Inflação global não está morta, diz Hildebrand, da BlackRock


(Bloomberg) Philipp Hildebrand, vice-presidente do conselho da gestora BlackRock, disse que os mercados financeiros têm subestimado o risco de aceleração da inflação no médio prazo, especialmente porque os bancos centrais terão dificuldades para aumentar os juros, mesmo com as maiores pressões sobre os preços.


Hildebrand, que foi presidente do banco central suíço, disse que não compartilha da opinião geral de que “a inflação está morta”.

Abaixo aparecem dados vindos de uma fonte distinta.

This design comes from an exercise in tuning for small area on the open sky130 flow, not from production work. In this exercise RTL edits were held to simulation tests only and were not proved equivalent to the original. Power figures rest on the tool's default switching activity, not on a simulated workload.

Setup of before:
Design skinny_core, start of the top module:
module skinny_core (
   input  wire logic                     clk,
   input  wire logic                     rst,
   input  wire logic                     start,
   input  wire skinny_data_pkg::block_t   plaintext,
   input  wire skinny_data_pkg::tweakey_t tweakey,
   output logic                          busy,
   output logic                          done,
   output skinny_data_pkg::block_t        ciphertext
);
   logic round_end;
   logic idle;
   logic pol;
   logic last_round;
   logic s_hold, s_sbox, s_art, s_c0, s_c1, s_c2, s_tap4, s_tap8, s_tap12;
   logic k_hold, k_lfsr;
   logic [7:0] tk_x;
   skinny_data_pkg::rc_t rc;
   skinny_round_ctrl u_ctrl (
      .clk        (clk),
      .rst        (rst),
      .start      (start),
      .last_round (last_round),
      .busy       (busy),
      .idle       (idle),
      .pol        (pol),
      .done       (done),
      .round_end  (round_end),
      .s_hold     (s_hold),
      .s_sbox     (s_sbox),
      .s_art      (s_art),
      .s_c0       (s_c0),
      .s_c1       (s_c1),
      .s_c2       (s_c2),
      .s_tap4     (s_tap4),
      .s_tap8     (s_tap8),
      .s_tap12    (s_tap12),
      .k_hold     (k_hold),
      .k_lfsr     (k_lfsr)
   );
  ...
For scale: ~530 flip-flops, roughly 650 I/O pins, ~17,000 sq um of cells after synthesis.
clock: 4.5 ns
lec_check: 0
abc_area: 1
cap_margin: 20
core_margin: 2
core_utilization: 48
slew_margin: 20
standard.sh (not shown) runs the stock make flow with config.mk's settings and CLKGATE_MAP_FILE= SYNTH_SCRIPT=/design/flow/synth_recipe.tcl, a recipe that flattens the netlist after the stock synthesis.
==> flow/flow/run.sh <==
#!/bin/bash
# The standard layout, with the smallest buffer on each port instead of the
# one buffer_ports picks by default, and a clock tree built from fewer,
# smaller buffers without dummy loads.
set -euo pipefail
export BUFFER_PORTS_ARGS="-buffer_cell sky130_fd_sc_hd__buf_1"
export CTS_ARGS="-sink_clustering_enable -repair_clock_nets -dont_use_dummy_load -buf_list sky130_fd_sc_hd__clkbuf_4 -sink_clustering_size 10 -sink_clustering_max_diameter 50"
bash standard.sh > standard.log 2>&1
before | stages: all done | timing, DRC, antenna: all pass
Background: an optimization exercise with open tools, aiming at small area. Do not read the settings as production practice. Only simulation tests tie the RTL to the original design; equivalence was not proved.

File: design/flow/design.v
`default_nettype none
package fast_pkg;
    localparam int WIN_RADIUS = 3;
    localparam int ARC_LEN = 9;
    typedef logic [7:0] pixel_t;
    typedef logic [9:0] coord_t;
    typedef struct packed {
        pixel_t        center;
        pixel_t [15:0] ring;
    } fast_circle_t;
    typedef struct packed {
        logic       flag;
        logic [7:0] score;
    } corner_t;
    typedef struct packed {
        coord_t  x;
        coord_t  y;
        corner_t corner;
    } point_t;
endpackage
`default_nettype wire
`timescale 1ns/100ps
`default_nettype none
module fast_frame_ctrl #(
    parameter int IMG_WIDTH  = 32,
    parameter int IMG_HEIGHT = 24
) (
    input  logic   i_clk,
    input  logic   i_rst_n,
    input  logic   i_valid,
    input  logic   i_start,
    output logic   o_ready,
    output logic   o_start,
    output logic   o_end,
    output logic   o_coord_valid,
    output fast_pkg::coord_t o_coord_x,
    output fast_pkg::coord_t o_coord_y
);
    localparam int FILL_BEATS = fast_pkg::WIN_RADIUS * IMG_WIDTH + fast_pkg::WIN_RADIUS;
    localparam int CNT_W      = $clog2(FILL_BEATS + 3);
    localparam fast_pkg::coord_t X_LAST = fast_pkg::coord_t'(IMG_WIDTH - 1);
    localparam fast_pkg::coord_t Y_LAST = fast_pkg::coord_t'(IMG_HEIGHT - 1);
    typedef enum logic [1:0] {
        S_IDLE,
        S_FILL,
        S_WORK
    } state_e;
    state_e           state;
    logic [CNT_W-1:0] beat_cnt;
    logic             last_px;
    assign last_px       = (o_coord_x == X_LAST) && (o_coord_y == Y_LAST);
    assign o_coord_valid = (state == S_WORK);
    assign o_ready       = (state == S_IDLE) && !o_end;
    always_ff @(posedge i_clk or negedge i_rst_n) begin
        if (!i_rst_n) begin
            state     <= S_IDLE;
            beat_cnt  <= '0;
            o_coord_x <= '0;
            o_coord_y <= '0;
        end else if (i_valid) begin
            case (state)
                S_IDLE: begin
                    if (i_start && o_ready) begin
                        state    <= S_FILL;
                        beat_cnt <= CNT_W'(1);
                    end
                end
                S_FILL: begin
                    if (beat_cnt == CNT_W'(FILL_BEATS + 2)) begin
                        state     <= S_WORK;
                        o_coord_x <= '0;
                        o_coord_y <= '0;
                    end else begin
                        beat_cnt <= beat_cnt + 1'b1;
                    end
                end
                S_WORK: begin
                    if (last_px) begin
                        state     <= S_IDLE;
                        o_coord_x <= '0;
                        o_coord_y <= '0;
                    end else if (o_coord_x == X_LAST) begin
                        o_coord_x <= '0;
                        o_coord_y <= o_coord_y + 1'b1;
                    end else begin
                        o_coord_x <= o_coord_x + 1'b1;
                    end
                end
                default: state <= S_IDLE;
            endcase
        end
    end
    always_ff @(posedge i_clk or negedge i_rst_n) begin
        if (!i_rst_n) begin
            o_start <= 1'b0;
            o_end   <= 1'b0;
        end else begin
            o_start <= i_valid && o_coord_valid && (o_coord_x == '0) && (o_coord_y == '0);
            o_end   <= i_valid && o_coord_valid && last_px;
        end
    end
endmodule
`default_nettype wire
`timescale 1ns/100ps
`default_nettype none
module fast_window #(
    parameter int IMG_WIDTH = 32
) (
    input  logic         i_clk,
    input  logic         i_rst_n,
    input  logic         i_valid,
    input  fast_pkg::pixel_t       i_pixel,
    output fast_pkg::fast_circle_t o_circle
);
    localparam int WIN  = 2 * fast_pkg::WIN_RADIUS + 1;
    localparam int NDLY = 2 * fast_pkg::WIN_RADIUS;
    localparam int R    = fast_pkg::WIN_RADIUS;
    fast_pkg::pixel_t row_dly [NDLY][IMG_WIDTH];
    fast_pkg::pixel_t col_in [WIN];
    fast_pkg::pixel_t win [WIN][WIN];
    always_comb begin
        col_in[0] = i_pixel;
        for (int j = 1; j < WIN; j++) begin
            col_in[j] = row_dly[j-1][IMG_WIDTH-1];
        end
    end
    always_ff @(posedge i_clk) begin
        if (i_valid) begin
            for (int k = 0; k < NDLY; k++) begin
                row_dly[k][0] <= col_in[k];
                for (int i = 1; i < IMG_WIDTH; i++) begin
                    row_dly[k][i] <= row_dly[k][i-1];
                end
            end
        end
    end
    always_ff @(posedge i_clk or negedge i_rst_n) begin
        if (!i_rst_n) begin
            for (int r = 0; r < WIN; r++) begin
                for (int c = 0; c < WIN; c++) begin
                    win[r][c] <= '0;
                end
            end
        end else if (i_valid) begin
            for (int r = 0; r < WIN; r++) begin
                for (int c = 0; c < WIN - 1; c++) begin
                    win[r][c] <= win[r][c+1];
                end
                win[r][WIN-1] <= col_in[WIN-1-r];
            end
        end
    end
    always_comb begin
        o_circle.center   = win[R][R];
        o_circle.ring[0]  = win[R-3][R];
        o_circle.ring[1]  = win[R-3][R+1];
        o_circle.ring[2]  = win[R-2][R+2];
        o_circle.ring[3]  = win[R-1][R+3];
        o_circle.ring[4]  = win[R][R+3];
        o_circle.ring[5]  = win[R+1][R+3];
        o_circle.ring[6]  = win[R+2][R+2];
        o_circle.ring[7]  = win[R+3][R+1];
        o_circle.ring[8]  = win[R+3][R];
        o_circle.ring[9]  = win[R+3][R-1];
        o_circle.ring[10] = win[R+2][R-2];
        o_circle.ring[11] = win[R+1][R-3];
        o_circle.ring[12] = win[R][R-3];
        o_circle.ring[13] = win[R-1][R-3];
        o_circle.ring[14] = win[R-2][R-2];
        o_circle.ring[15] = win[R-3][R-1];
    end
endmodule
`default_nettype wire
`timescale 1ns/100ps
`default_nettype none
module fast_segment_test #(
    parameter int THRESHOLD = 20
) (
    input  logic         i_clk,
    input  logic         i_rst_n,
    input  logic         i_valid,
    input  fast_pkg::fast_circle_t i_circle,
    output fast_pkg::corner_t      o_corner
);
    localparam logic [8:0] THR = 9'(THRESHOLD);
    logic [15:0] bright_c;
    logic [15:0] dark_c;
    logic [11:0] acc_b;
    logic [11:0] acc_d;
    logic [7:0]  sum_b_c;
    logic [7:0]  sum_d_c;
    logic [15:0] bright_q;
    logic [15:0] dark_q;
    logic [7:0]  sum_b_q;
    logic [7:0]  sum_d_q;
    logic        arc_hit;
    fast_pkg::corner_t     corner_c;
    function automatic logic [7:0] excess(input fast_pkg::pixel_t hi, input fast_pkg::pixel_t lo);
        logic [8:0] d;
        d = {1'b0, hi} - {1'b0, lo} - THR;
        excess = d[7:0];
    endfunction
    function automatic logic has_arc(input logic [15:0] m);
        logic [31:0] dbl;
        logic        hit;
        dbl = {m, m};
        hit = 1'b0;
        for (int s = 0; s < 16; s++) begin
            hit = hit | (&dbl[s +: fast_pkg::ARC_LEN]);
        end
        has_arc = hit;
    endfunction
    always_comb begin
        acc_b = '0;
        acc_d = '0;
        for (int i = 0; i < 16; i++) begin
            bright_c[i] = {1'b0, i_circle.ring[i]} > ({1'b0, i_circle.center} + THR);
            dark_c[i]   = ({1'b0, i_circle.ring[i]} + THR) < {1'b0, i_circle.center};
            if (bright_c[i]) begin
                acc_b = acc_b + 12'(excess(i_circle.ring[i], i_circle.center));
            end
            if (dark_c[i]) begin
                acc_d = acc_d + 12'(excess(i_circle.center, i_circle.ring[i]));
            end
        end
        sum_b_c = (acc_b > 12'd255) ? 8'hff : acc_b[7:0];
        sum_d_c = (acc_d > 12'd255) ? 8'hff : acc_d[7:0];
    end
    always_ff @(posedge i_clk or negedge i_rst_n) begin
        if (!i_rst_n) begin
            bright_q <= '0;
            dark_q   <= '0;
            sum_b_q  <= '0;
            sum_d_q  <= '0;
        end else if (i_valid) begin
            bright_q <= bright_c;
            dark_q   <= dark_c;
            sum_b_q  <= sum_b_c;
            sum_d_q  <= sum_d_c;
        end
    end
    always_comb begin
        arc_hit        = has_arc(bright_q) || has_arc(dark_q);
        corner_c.flag  = arc_hit;
        corner_c.score = '0;
        if (arc_hit) begin
            corner_c.score = (sum_b_q > sum_d_q) ? sum_b_q : sum_d_q;
        end
    end
    always_ff @(posedge i_clk or negedge i_rst_n) begin
        if (!i_rst_n) begin
            o_corner <= '0;
        end else if (i_valid) begin
            o_corner <= corner_c;
        end
    end
endmodule
`default_nettype wire
`timescale 1ns/100ps
`default_nettype none
module fast_border_mask #(
    parameter int IMG_WIDTH  = 32,
    parameter int IMG_HEIGHT = 24,
    parameter int EDGE       = 4
) (
    input  logic    i_clk,
    input  logic    i_rst_n,
    input  logic    i_valid,
    input  logic    i_coord_valid,
    input  fast_pkg::coord_t  i_coord_x,
    input  fast_pkg::coord_t  i_coord_y,
    input  fast_pkg::corner_t i_corner,
    output fast_pkg::point_t  o_point,
    output logic    o_point_valid
);
    localparam fast_pkg::coord_t X_LO = fast_pkg::coord_t'(EDGE);
    localparam fast_pkg::coord_t Y_LO = fast_pkg::coord_t'(EDGE);
    localparam fast_pkg::coord_t X_HI = fast_pkg::coord_t'(IMG_WIDTH - 1 - EDGE);
    localparam fast_pkg::coord_t Y_HI = fast_pkg::coord_t'(IMG_HEIGHT - 1 - EDGE);
    if (EDGE < fast_pkg::WIN_RADIUS) begin : g_edge_check
        $error("EDGE must be at least WIN_RADIUS");
    end
    logic   masked;
    fast_pkg::point_t point_c;
    always_comb begin
        masked = (i_coord_x < X_LO) || (i_coord_x > X_HI) ||
                 (i_coord_y < Y_LO) || (i_coord_y > Y_HI);
        point_c.x      = i_coord_x;
        point_c.y      = i_coord_y;
        point_c.corner = masked ? '0 : i_corner;
    end
    always_ff @(posedge i_clk) begin
        if (i_valid) begin
            o_point <= point_c;
        end
    end
    always_ff @(posedge i_clk or negedge i_rst_n) begin
        if (!i_rst_n) begin
            o_point_valid <= 1'b0;
        end else begin
            o_point_valid <= i_valid && i_coord_valid;
        end
    end
endmodule
`default_nettype wire
`timescale 1ns/100ps
`default_nettype none
module fast_detector #(
    parameter int IMG_WIDTH  = 32,
    parameter int IMG_HEIGHT = 24,
    parameter int EDGE       = 4,
    parameter int THRESHOLD  = 20
) (
    input  logic   i_clk,
    input  logic   i_rst_n,
    input  logic   i_valid,
    input  logic   i_start,
    input  logic [7:0]  i_pixel,
    output logic   o_ready,
    output logic   o_start,
    output logic   o_end,
    output logic   o_point_valid,
    output logic [28:0] o_point
);
    fast_pkg::fast_circle_t circle;
    fast_pkg::corner_t      corner;
    fast_pkg::coord_t       coord_x;
    fast_pkg::coord_t       coord_y;
    logic         coord_valid;
    fast_frame_ctrl #(
        .IMG_WIDTH  (IMG_WIDTH),
        .IMG_HEIGHT (IMG_HEIGHT)
    ) i_fast_frame_ctrl (
        .i_clk         (i_clk),
        .i_rst_n       (i_rst_n),
        .i_valid       (i_valid),
        .i_start       (i_start),
        .o_ready       (o_ready),
        .o_start       (o_start),
        .o_end         (o_end),
        .o_coord_valid (coord_valid),
        .o_coord_x     (coord_x),
        .o_coord_y     (coord_y)
    );
    fast_window #(
        .IMG_WIDTH (IMG_WIDTH)
    ) i_fast_window (
        .i_clk    (i_clk),
        .i_rst_n  (i_rst_n),
        .i_valid  (i_valid),
        .i_pixel  (i_pixel),
        .o_circle (circle)
    );
    fast_segment_test #(
        .THRESHOLD (THRESHOLD)
    ) i_fast_segment_test (
        .i_clk    (i_clk),
        .i_rst_n  (i_rst_n),
        .i_valid  (i_valid),
        .i_circle (circle),
        .o_corner (corner)
    );
    fast_border_mask #(
        .IMG_WIDTH  (IMG_WIDTH),
        .IMG_HEIGHT (IMG_HEIGHT),
        .EDGE       (EDGE)
    ) i_fast_border_mask (
        .i_clk         (i_clk),
        .i_rst_n       (i_rst_n),
        .i_valid       (i_valid),
        .i_coord_valid (coord_valid),
        .i_coord_x     (coord_x),
        .i_coord_y     (coord_y),
        .i_corner      (corner),
        .o_point       (o_point),
        .o_point_valid (o_point_valid)
    );
endmodule
`default_nettype wire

Com a dívida pública em níveis recordes na pandemia, “a decisão de começar a apertar as condições monetárias serão mais politizada”, disse em evento em Viena, porque os governos enfrentariam custos mais altos do serviço da dívida


“Será um desafio recuar da abordagem de política monetária atual, mesmo quando a inflação começar a subir”, disse em evento na holding estatal austríaca OeBAG.


A pandemia causou a pior recessão global em tempos de paz, por isso economistas e autoridades monetárias têm se concentrado principalmente nos efeitos negativos da deflação, e não na alta dos preços ao consumidor. Os principais bancos centrais globais também tiveram dificuldades para cumprir as metas de inflação na década que se seguiu à crise financeira global, apesar de injeção de trilhões de dólares em estímulos monetários.


Hildebrand disse que os novos regimes dos bancos centrais tentam, em parte, produzir cenários de inflação acima da meta. Essa tendência pode ser reforçada por pressões dos governos sobre os bancos centrais para manterem os juros baixos por um longo período.